What to do:
Repeat exactly the lines below that lie between the line with "if (cfg_addr == CFG_TARGET) begin" and the line with "register whenever that", counting both of those lines as part of the answer.
Exercise data Block Start
--- src/design/assert_macros.svh ---
// Assertion macros used by the sequencer top-level module.
`ifndef ASSERT_MACROS_SVH
`define ASSERT_MACROS_SVH

// Same-cycle implication, checked on every rising edge outside reset.
`define FMS_ASSERT_NOW(label, ante, cons) \
  label: assert property (@(posedge clk) disable iff (rst) (ante) |-> (cons)) \
    else $error("sequencer check failed");

// Next-cycle implication, checked on every rising edge outside reset.
`define FMS_ASSERT_NEXT(label, ante, cons) \
  label: assert property (@(posedge clk) disable iff (rst) (ante) |=> (cons)) \
    else $error("sequencer check failed");

`endif

--- src/design/fms_pkg.sv ---
package fms_pkg;

  localparam logic [3:0] ST_OFF     = 4'd0;
  localparam logic [3:0] ST_WAIT    = 4'd1;
  localparam logic [3:0] ST_GUIDED  = 4'd2;
  localparam logic [3:0] ST_ARMING  = 4'd3;
  localparam logic [3:0] ST_TAKEOFF = 4'd4;
  localparam logic [3:0] ST_CLIMB   = 4'd5;
  localparam logic [3:0] ST_HOVER   = 4'd6;
  localparam logic [3:0] ST_RUN     = 4'd7;
  localparam logic [3:0] ST_HOME    = 4'd8;
  localparam logic [3:0] ST_FREE    = 4'd9;
  localparam logic [3:0] ST_LAND    = 4'd10;

  localparam logic [2:0] REQ_OFF   = 3'd0;
  localparam logic [2:0] REQ_HOVER = 3'd1;
  localparam logic [2:0] REQ_RUN   = 3'd2;
  localparam logic [2:0] REQ_HOME  = 3'd3;
  localparam logic [2:0] REQ_FREE  = 3'd4;

  localparam logic OP_TICK    = 1'b0;
  localparam logic OP_COMMAND = 1'b1;

  localparam logic [1:0] SP_NONE   = 2'd0;
  localparam logic [1:0] SP_HOVER  = 2'd1;
  localparam logic [1:0] SP_HOME   = 2'd2;
  localparam logic [1:0] SP_POLICY = 2'd3;

  localparam logic CFG_TARGET    = 1'b0;
  localparam logic CFG_TOLERANCE = 1'b1;

  // Timeouts in 20 ms ticks; a timeout fires when the count exceeds them.
  localparam logic [7:0] T_DISARM_RETRY = 8'd75;
  localparam logic [7:0] T_RETRY        = 8'd100;
  localparam logic [7:0] T_CLIMB_RETRY  = 8'd125;
  localparam logic [7:0] T_LAND_RETRY   = 8'd150;

  localparam logic signed [15:0] ALT_GROUND_BAND = 16'sd250;
  localparam logic signed [15:0] ALT_TOUCHDOWN   = 16'sd200;
  localparam logic signed [16:0] AGL_LOW         = 17'sd200;
  localparam logic signed [16:0] AGL_STALLED     = 17'sd150;

  localparam logic [14:0] TARGET_RESET    = 15'd1000;
  localparam logic [9:0]  TOLERANCE_RESET = 10'd50;

  typedef struct packed {
    logic        operation;
    logic [2:0]  requested_state;
    logic        armed;
    logic        connected;
    logic        mode_guided;
    logic        mode_land;
    logic signed [15:0] altitude_mm;
    logic        home_known;
    logic        gates_cleared;
  } fms_in_t;

  typedef struct packed {
    logic [3:0]  mode;
    logic signed [15:0] ground_level_mm;
    logic        ground_level_valid;
    logic [7:0]  ticks_since_request;
    logic [7:0]  ticks_since_run_start;
  } fms_state_t;

  typedef struct packed {
    logic [3:0]  mode_state;
    logic        accepted;
    logic        req_force_disarm;
    logic        req_force_arm;
    logic        req_arm;
    logic        req_set_guided;
    logic        req_land;
    logic        req_takeoff;
    logic        policy_restart;
    logic [1:0]  setpoint_kind;
    logic signed [15:0] setpoint_z_mm;
  } fms_res_t;

endpackage

--- src/design/flight_mode_sequencer.sv ---
// A request accepted into the input register is loaded into the result register
// when it moves on, and its result is then offered on the master side.
// Throughput: one request per cycle, sustained, while the result side keeps
// up.
// Reset (rst, synchronous, active high) returns to OFF, clears both tick counters
// and the ground capture, sets the height registers to 1000 mm and 50 mm and
// empties both registers; no clearing pass is needed.
module flight_mode_sequencer import fms_pkg::*; (
  input  logic        clk,
  input  logic        rst,
  // Slave side.
  input  logic        s_tvalid,
  output logic        s_tready,
  // s_tdata, from bit 0: requested_state[2:0], armed, connected, mode_guided,
  // mode_land, altitude_mm[15:0], home_known, gates_cleared, zero fill.
  input  logic [31:0] s_tdata,
  // s_tuser: operation (0 tick, 1 operator command).
  input  logic        s_tuser,
  // Master side.
  output logic        m_tvalid,
  input  logic        m_tready,
  // m_tdata, from bit 0: mode_state[3:0], accepted, req_force_disarm,
  // req_force_arm, req_arm, req_set_guided, req_land, req_takeoff,
  // policy_restart, setpoint_z_mm[15:0], zero fill.
  output logic [31:0] m_tdata,
  // m_tuser: setpoint_kind[1:0].
  output logic [1:0]  m_tuser,
  // Configuration writes: index 0 target altitude, index 1 tolerance.
  input  logic        cfg_we,
  input  logic        cfg_addr,
  input  logic [14:0] cfg_data
);

`include "assert_macros.svh"

  // Configuration registers.
  logic [14:0] target_altitude_mm;
  logic [9:0]  altitude_tolerance_mm;

  always_ff @(posedge clk) begin
    if (rst) begin
      target_altitude_mm <= TARGET_RESET;
      altitude_tolerance_mm <= TOLERANCE_RESET;
    end else if (cfg_we) begin
      if (cfg_addr == CFG_TARGET) begin
        target_altitude_mm <= cfg_data;
      end else begin
        altitude_tolerance_mm <= cfg_data[9:0];
      end
    end
  end

  // Input register. A request moves on to the result register whenever that
  // register is empty or being drained, and the sequencer state is updated
  // on that same edge, so requests are applied strictly in arrival order.
  fms_in_t    in_item;
  logic       in_valid;
  fms_state_t state;
  fms_state_t state_next;
  fms_res_t   res_next;
  fms_res_t   res;
  logic       out_valid;
  logic       advance;

  assign advance  = in_valid && (!out_valid || m_tready);
  assign s_tready = !in_valid || advance;

  always_ff @(posedge clk) begin
    if (rst) begin
      in_valid <= 1'b0;
    end else if (s_tready) begin
      in_valid <= s_tvalid;
    end
  end

  always_ff @(posedge clk) begin
    if (s_tready && s_tvalid) begin
      in_item.operation       <= s_tuser;
      in_item.requested_state <= s_tdata[2:0];
      in_item.armed           <= s_tdata[3];
      in_item.connected       <= s_tdata[4];
      in_item.mode_guided     <= s_tdata[5];
      in_item.mode_land       <= s_tdata[6];
      in_item.altitude_mm     <= s_tdata[22:7];
      in_item.home_known      <= s_tdata[23];
      in_item.gates_cleared   <= s_tdata[24];
    end
  end

  // One step of the sequence: all of it is short logic between the two
  // registers.
  fms_core u_core (
    .item                  (in_item),
    .cur                   (state),
    .target_altitude_mm    (target_altitude_mm),
    .altitude_tolerance_mm (altitude_tolerance_mm),
    .nxt                   (state_next),
    .res                   (res_next)
  );

  always_ff @(posedge clk) begin
    if (rst) begin
      state <= '0;
    end else if (advance) begin
      state <= state_next;
    end
  end

  // Result register.
  always_ff @(posedge clk) begin
    if (rst) begin
      out_valid <= 1'b0;
    end else if (advance) begin
      out_valid <= 1'b1;
    end else if (m_tready) begin
      out_valid <= 1'b0;
    end
  end

  always_ff @(posedge clk) begin
    if (advance) begin
      res <= res_next;
    end
  end

  assign m_tvalid = out_valid;
  assign m_tuser  = res.setpoint_kind;
  assign m_tdata  = {4'd0, res.setpoint_z_mm, res.policy_restart, res.req_takeoff,
                     res.req_land, res.req_set_guided, res.req_arm, res.req_force_arm,
                     res.req_force_disarm, res.accepted, res.mode_state};

  // The state never leaves the defined set of eleven codes.
  `FMS_ASSERT_NOW(a_mode_range, 1'b1, state.mode <= ST_LAND)
  // Once a ground altitude is captured it is kept until reset.
  `FMS_ASSERT_NOW(a_ground_sticky, 1'b1, !$fell(state.ground_level_valid))
  // A request that moves on always leaves a result behind.
  `FMS_ASSERT_NEXT(a_advance_fills, advance, out_valid)
  // A forced arm is only issued while climbing; the same tick may already
  // reach hover height.
  `FMS_ASSERT_NOW(a_force_arm_climb, out_valid && res.req_force_arm,
                  res.mode_state == ST_CLIMB || res.mode_state == ST_HOVER)
  // The result mirrors the state it left behind.
  `FMS_ASSERT_NEXT(a_result_state, advance, res.mode_state == state.mode)

endmodule

--- src/design/fms_core.sv ---
module fms_core import fms_pkg::*; (
  input  fms_in_t    item,
  input  fms_state_t cur,
  input  logic [14:0] target_altitude_mm,
  input  logic [9:0]  altitude_tolerance_mm,
  output fms_state_t nxt,
  output fms_res_t   res
);

  logic               airborne;
  logic               near_ground;
  logic signed [15:0] gz;
  logic signed [16:0] agl;
  logic signed [16:0] hover_sum;
  logic signed [15:0] tlz;
  logic signed [15:0] reach_lim;
  logic [7:0]         treq;
  logic [7:0]         trun;

  assign airborne = cur.mode inside {ST_HOVER, ST_RUN, ST_HOME, ST_FREE, ST_CLIMB, ST_TAKEOFF};
  assign near_ground = !item.armed || (item.altitude_mm < ALT_GROUND_BAND);
  assign treq = (cur.ticks_since_request == 8'hFF) ? 8'hFF : cur.ticks_since_request + 8'd1;
  assign trun = (cur.ticks_since_run_start == 8'hFF) ? 8'hFF : cur.ticks_since_run_start + 8'd1;

  // Ground is captured on this same tick while disarmed in the early states.
  always_comb begin
    if (!item.armed && cur.mode <= ST_ARMING) begin
      gz = item.altitude_mm;
    end else if (cur.ground_level_valid) begin
      gz = cur.ground_level_mm;
    end else begin
      gz = 16'sd0;
    end
  end

  assign agl       = {item.altitude_mm[15], item.altitude_mm} - {gz[15], gz};
  assign hover_sum = {gz[15], gz} + $signed({2'b00, target_altitude_mm});
  assign tlz       = (hover_sum > 17'sd32767) ? 16'sh7FFF : hover_sum[15:0];
  assign reach_lim = $signed({1'b0, target_altitude_mm}) - $signed({6'd0, altitude_tolerance_mm});

  always_comb begin
    nxt = cur;
    res = '0;
    res.accepted = 1'b1;
    if (item.operation == OP_COMMAND) begin
      case (item.requested_state)
        REQ_OFF: begin
          if (!near_ground && airborne) begin
            nxt.mode = ST_LAND;
            res.req_land = 1'b1;
          end else begin
            nxt.mode = ST_OFF;
            res.req_force_disarm = item.armed;
          end
        end
        REQ_HOVER: begin
          if (cur.mode == ST_OFF || cur.mode == ST_LAND) begin
            nxt.mode = ST_WAIT;
          end else begin
            res.req_set_guided = !item.mode_guided;
            nxt.mode = ST_HOVER;
          end
        end
        REQ_RUN: begin
          if (cur.mode == ST_OFF || cur.mode == ST_LAND) begin
            res.accepted = 1'b0;
          end else begin
            if (cur.mode inside {ST_HOVER, ST_HOME, ST_FREE}) begin
              res.req_set_guided = !item.mode_guided;
            end
            res.policy_restart = 1'b1;
            nxt.ticks_since_run_start = 8'd0;
            nxt.mode = ST_RUN;
          end
        end
        REQ_HOME: begin
          if (!item.home_known || cur.mode == ST_OFF || cur.mode == ST_LAND) begin
            res.accepted = 1'b0;
          end else begin
            res.req_set_guided = !item.mode_guided;
            nxt.mode = ST_HOME;
          end
        end
        REQ_FREE: begin
          nxt.mode = ST_FREE;
        end
        default: begin
          res.accepted = 1'b0;
        end
      endcase
    end else begin
      nxt.ticks_since_request = treq;
      nxt.ticks_since_run_start = trun;
      if (!item.armed && cur.mode <= ST_ARMING) begin
        nxt.ground_level_mm = item.altitude_mm;
        nxt.ground_level_valid = 1'b1;
      end
      case (cur.mode)
        ST_OFF: begin
          if (item.armed && treq > T_DISARM_RETRY) begin
            res.req_force_disarm = 1'b1;
            nxt.ticks_since_request = 8'd0;
          end
        end
        ST_WAIT: begin
          if (item.connected) begin
            nxt.mode = ST_GUIDED;
            nxt.ticks_since_request = 8'd0;
          end
        end
        ST_GUIDED: begin
          if (item.mode_guided) begin
            nxt.mode = ST_ARMING;
          end else if (treq > T_RETRY) begin
            res.req_set_guided = 1'b1;
            nxt.ticks_since_request = 8'd0;
          end
        end
        ST_ARMING: begin
          if (item.armed) begin
            nxt.mode = ST_TAKEOFF;
          end else if (treq > T_RETRY) begin
            res.req_arm = 1'b1;
            nxt.ticks_since_request = 8'd0;
          end
        end
        ST_TAKEOFF: begin
          if (treq > T_RETRY) begin
            res.req_takeoff = 1'b1;
            nxt.mode = ST_CLIMB;
            nxt.ticks_since_request = 8'd0;
          end
        end
        ST_CLIMB: begin
          if (agl < AGL_STALLED && treq > T_CLIMB_RETRY) begin
            res.req_force_arm = !item.armed;
            res.req_set_guided = !item.mode_guided;
            res.req_takeoff = 1'b1;
            nxt.ticks_since_request = 8'd0;
          end else if (agl >= AGL_LOW) begin
            res.setpoint_kind = SP_HOVER;
            res.setpoint_z_mm = tlz;
          end
          if (agl >= $signed({reach_lim[15], reach_lim})) begin
            nxt.mode = ST_HOVER;
          end
        end
        ST_HOVER: begin
          if (agl < AGL_LOW) begin
            nxt.mode = ST_OFF;
            res.req_force_disarm = 1'b1;
          end else begin
            res.setpoint_kind = SP_HOVER;
            res.setpoint_z_mm = tlz;
          end
        end
        ST_RUN: begin
          if (agl < AGL_LOW && trun > T_RETRY) begin
            nxt.mode = ST_OFF;
            res.req_force_disarm = 1'b1;
          end else if (item.gates_cleared) begin
            nxt.mode = ST_HOVER;
            res.setpoint_kind = SP_HOVER;
            res.setpoint_z_mm = item.altitude_mm;
          end else begin
            res.setpoint_kind = SP_POLICY;
          end
        end
        ST_HOME: begin
          if (agl < AGL_LOW) begin
            nxt.mode = ST_OFF;
            res.req_force_disarm = 1'b1;
          end else begin
            if (!item.mode_guided && treq > T_RETRY) begin
              res.req_set_guided = 1'b1;
              nxt.ticks_since_request = 8'd0;
            end
            res.setpoint_kind = SP_HOME;
          end
        end
        ST_LAND: begin
          if (treq > T_LAND_RETRY && !item.mode_land) begin
            res.req_land = 1'b1;
            nxt.ticks_since_request = 8'd0;
          end
          if (!item.armed || item.altitude_mm <= ALT_TOUCHDOWN) begin
            res.req_force_disarm = item.armed;
            nxt.mode = ST_OFF;
          end
        end
        default: begin
        end
      endcase
    end
    res.mode_state = nxt.mode;
  end

endmodule
--- config.mk ---
export PLATFORM = sky130hd
export DESIGN_NAME = flight_mode_sequencer
export DESIGN_NICKNAME = d
export VERILOG_FILES = /design/src/design/fms_pkg.sv /design/src/design/flight_mode_sequencer.sv /design/src/design/fms_core.sv
export VERILOG_INCLUDE_DIRS = /design/src /design/src/design
export SDC_FILE = /design/constraint.sdc
export NUM_CORES = 1
export LEC_CHECK = 0
export BUFFER_PORTS_ARGS = -buffer_cell sky130_fd_sc_hd__buf_4
export CAP_MARGIN = 5
export CORE_MARGIN = 3
export CORE_UTILIZATION = 40
export CTS_CLUSTER_SIZE = 16
export DETAILED_ROUTE_END_ITERATION = 16
export PLACE_DENSITY = 0.65
export SETUP_SLACK_MARGIN = 0.5
export SLEW_MARGIN = 20
export SYNTH_ARGS = -nofsm -noshare
export SYNTH_HDL_FRONTEND = slang
export SYNTH_SLANG_ARGS = --single-unit
export TNS_END_PERCENT = 20
--- constraint.sdc ---
create_clock -name clk -period 9.7 [get_ports clk]
set_input_delay 2.425 -clock clk [delete_from_list [all_inputs] [get_ports clk]]
set_output_delay 2.425 -clock clk [all_outputs]
set_load 0.02 [all_outputs]
==> flow_summary.json <==
{
  "outcome": "finished, final reports clean",
  "cts_buffers": 17,
  "fin_worst_skew_ns": 0.0113,
  "grt_start_max_net_pins": 60,
  "h-tree-depth": 4,
  "clk_pin_slew_ns": 0.06,
  "ys_warn_count": 0,
  "synth-async-reset-ratio_pct": 0,
  "tritoncts": "done",
  "synth_top_flop_cell": "dfxtp_1",
  "io_pins": 90,
  "clock_latency_ns": 0.43,
  "num-fill-cells": 2086,
  "synth-edff-count": 56,
  "cts_root_buf": "clkbuf_16",
  "placed_cell_area_sq_mm": 0.00940,
  "setup_viol": 0,
  "holdBufCountCts": 0,
  "nNetsFinal": 1247,
  "wire_per_inst_um": 16.1,
  "syn_area_per_cell_sq_um": 8.02,
  "critPathArrivalTime_ns": 6.66,
  "synth_compound_area_share_pct": 23.0,
  "yosysSeqAreaShare_pct": 34.5,
  "antenna_found_initial": 0,
  "crit_type": "flip-flop to flip-flop",
  "final_util_pct": 47.1,
  "track_usage_pct": 19.4,
  "clkSinkCount": 120,
  "hold_viol_final": 0,
  "grt_pass1_vias": 7145,
  "reg2reg_to": "state[33]",
  "n_antenna_cell": 0,
  "power_per_cell_area_mw_per_mm2": 154,
  "synth_cell_types": 75,
  "drc_errors": 0,
  "preCtsSetupSlack_ns": 3.42,
  "synthXorXnorAreaFrac_pct": 4.07,
  "cp_slowest_cell": "nor2_1",
  "portBuffers": 78,
  "worstSetupEndpoint": "state[33]",
  "critical_path.max_stage_delay_ns": 0.61,
  "netlist_area_sq_mm": 0.00860,
  "yosysTopAreaCell": "edfxtp_1",
  "r2r_start": "state[35]",
  "rows": 53,
  "crit_chain": "or2_2 > nor2_1 > buf_4 > nand2_1 > o21ai_0 > inv_1 > fa_1 > a211oi_2 > o21ai_2 > o2111a_1 > o211ai_1 > nand4_1 > o21ai_0 > ha_1 > and4_1 > and2_1 > o21ai_1 > o31ai_1 > a31o_2 > a2111oi_0 > buf_4 > o21ai_1 > a311oi_1",
  "firstDrtPassIters": 5,
  "startpoint_type": "flip-flop",
  "ctsResizeCount": 0,
  "grt_setup_unrepaired": "no",
  "start_util_pct": 40.8,
  "ys_seq_elements": 120,
  "synthSimpleGateAreaFrac_pct": 22.9,
  "tns_ns": 0,
  "fin_ws_ns": 3.36,
  "reg2reg_depth": 23,
  "synthAdderAreaFrac_pct": 9.40,
  "crit_cells": 23,
  "reg2reg_slack_ns": 3.36,
  "period_minus_slack_ns": 6.34,
  "gp_routability_congestion": 0.940,
  "ys_top_cells_by_area": "edfxtp_1, dfxtp_1, ha_1, nand2_1, a21oi_1",
  "synth.top_cell.area_share_pct": 19.6,
  "grt_first_pass_wirelength_um": 37200,
  "worstSetupEndpointType": "flip-flop",
  "cts_buffer_depth": 2,
  "pwr-share-seq_pct": 38.1,
  "vias": 7845,
  "hp-class": "flip-flop to flip-flop",
  "p_sw_share_pct": 31.1,
  "period_share_pct": 65.3,
  "tightest_slew_ns": 1.04,
  "fmax_ghz": 0.158,
  "switchingPower_uw": 475,
  "postLayoutCellArea_sq_mm": 0.00993,
  "die_area_sq_mm": 0.0233,
  "core_sq_mm": 0.0211,
  "die_w_um": 153,
  "ir_drop_mv": 0.109,
  "worst_slew_margin_rel_pct": 30.8,
  "post-cts-setup-buffers": 0,
  "worstSetupStartpoint": "state[35]",
  "slew_violations": 0,
  "power_leakage_uw": 0.00387,
  "path_max_fanout": 17,
  "critPathRequiredTime_ns": 10.03,
  "synth_top_family_by_area": "compound AO/OA/AOI/OAI gates",
  "path_buf_inv": 3,
  "drive_above_1_share_pct": 12.7,
  "intPower_uw": 1050,
  "routed_wl_um": 22800,
  "ant_nets": 0,
  "cap_violations": 0,
  "muxShareOfSynthArea_pct": 1.22,
  "globalRoute.totalOverflow": 0,
  "comb_power_share_pct": 24.2,
  "routed_via_density": 5.53,
  "syn2layout_area_growth_pct": 15.5,
  "p_clk_share_pct": 37.7,
  "hpwl_um": 16900,
  "crit_family": "compound AO/OA/AOI/OAI gates",
  "die_h_um": 153,
  "syn_inst": 1072,
  "first_iter_violations": 732
}
-- cells by family (layout without fill, tap and decap cells) --
kind of cell	after synthesis	count (layout)
xor gates and xnor gates	40	40
adders and majority gates	63	63
buffers and inverters	106	175
and+or+nand+nor	424	424
other	1	4
DFF	120	120
muxes	10	10
AOI/OAI and AO/OA	308	308
-- worst min-delay path: cells and delay by family, from the launching register on --
family	cells	cell delay [ns]
compound gates	1	0.05
simple gates	1	0.05
flops	1	0.31
-- synth_stat cells, types with 3 or more instances --
library cell    n
and2_1          7
mux2_2          4
a211oi_1        7
o21ai_1         4
inv_1          57
buf_4           5
a21oi_1       108
a22o_2          3
clkbuf_1       39
mux2i_1         6
a22o_1          5
o2bb2ai_1      16
o31ai_1        12
or3_1           6
ha_1           59
o211ai_1       10
edfxtp_1       56
nor2_1         93
buf_2           5
nand2b_1       16
o221ai_1        3
a31oi_1        10
fa_1            3
a311oi_1        4
or2_2           7
xnor2_1        27
o22ai_1         5
nand2_1       186
a22oi_1         3
and3_1         12
o21bai_1        4
o21a_1          8
nand4_1         9
nand3_1        23
nand3b_1       12
a21o_1         13
xor2_1         13
nor2b_1        10
dfxtp_1        64
a221o_1         3
nor3_1         17
o21ai_0        64
a31o_2          4
nor4_1         11
-- power by group through the flow --
stage	Sequential [uW]	Clock (uW)	Combinational [uW]
after CTS	582	586	368
after global placement	592	0	360
after floorplan	584	0	274
after detailed placement	592	0	364
after global routing	585	611	415
final	582	576	369
-- state kept, by name, summed over array words and instances, names as in the netlist --
signal,count
altitude_tolerance_mm,10
target_altitude_mm,15
in_item,26
m_tvalid,1
in_valid,1
state,37
m_tdata,28
m_tuser,2
-- layout by cell type, fill, tap and decap left out, drive strengths merged, types with 4 or more instances in the layout --
cell type,instances
a211oi,8
a21o,13
a21oi,108
a221oi,4
a22o,8
a311oi,4
a31o,4
a31oi,11
and2,9
and3,12
buf,86
clkbuf,24
clkinv,4
conb,4
dfxtp,64
edfxtp,56
ha,59
inv,58
mux2,4
mux2i,6
nand2,186
nand2b,16
nand3,23
nand3b,12
nand4,9
nor2,93
nor2b,10
nor3,18
nor4,11
o211ai,10
o21a,8
o21ai,69
o21bai,4
o22ai,5
o2bb2ai,16
o31ai,12
or2,7
or3,8
xnor2,27
xor2,13
-- per-layer routing --
metal | up-vias | global-route usage, % | wire, um
li1 | 3960 | - | -
met1 | 3655 | 28.4 | 11400
met2 | 208 | 29.1 | 9950
met3 | 22 | 3.44 | 1110
met4 | 0 | 5.90 | 378
met5 | - | 0 | 0
-- worst min-delay path by stage --
stage | startpoint | end | depth (start not counted)
floorplan | state[32] | state[32] | 2
global placement | state[32] | state[32] | 2
detailed placement | state[19] | state[19] | 2
CTS | state[19] | state[19] | 2
global route | altitude_tolerance_mm[6] | altitude_tolerance_mm[6] | 2
finish | state[25] | state[25] | 2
Exercise data Block End
Exercise output:
      if (cfg_addr == CFG_TARGET) begin
        target_altitude_mm <= cfg_data;
      end else begin
        altitude_tolerance_mm <= cfg_data[9:0];
      end
    end
  end

  // Input register. A request moves on to the result register whenever that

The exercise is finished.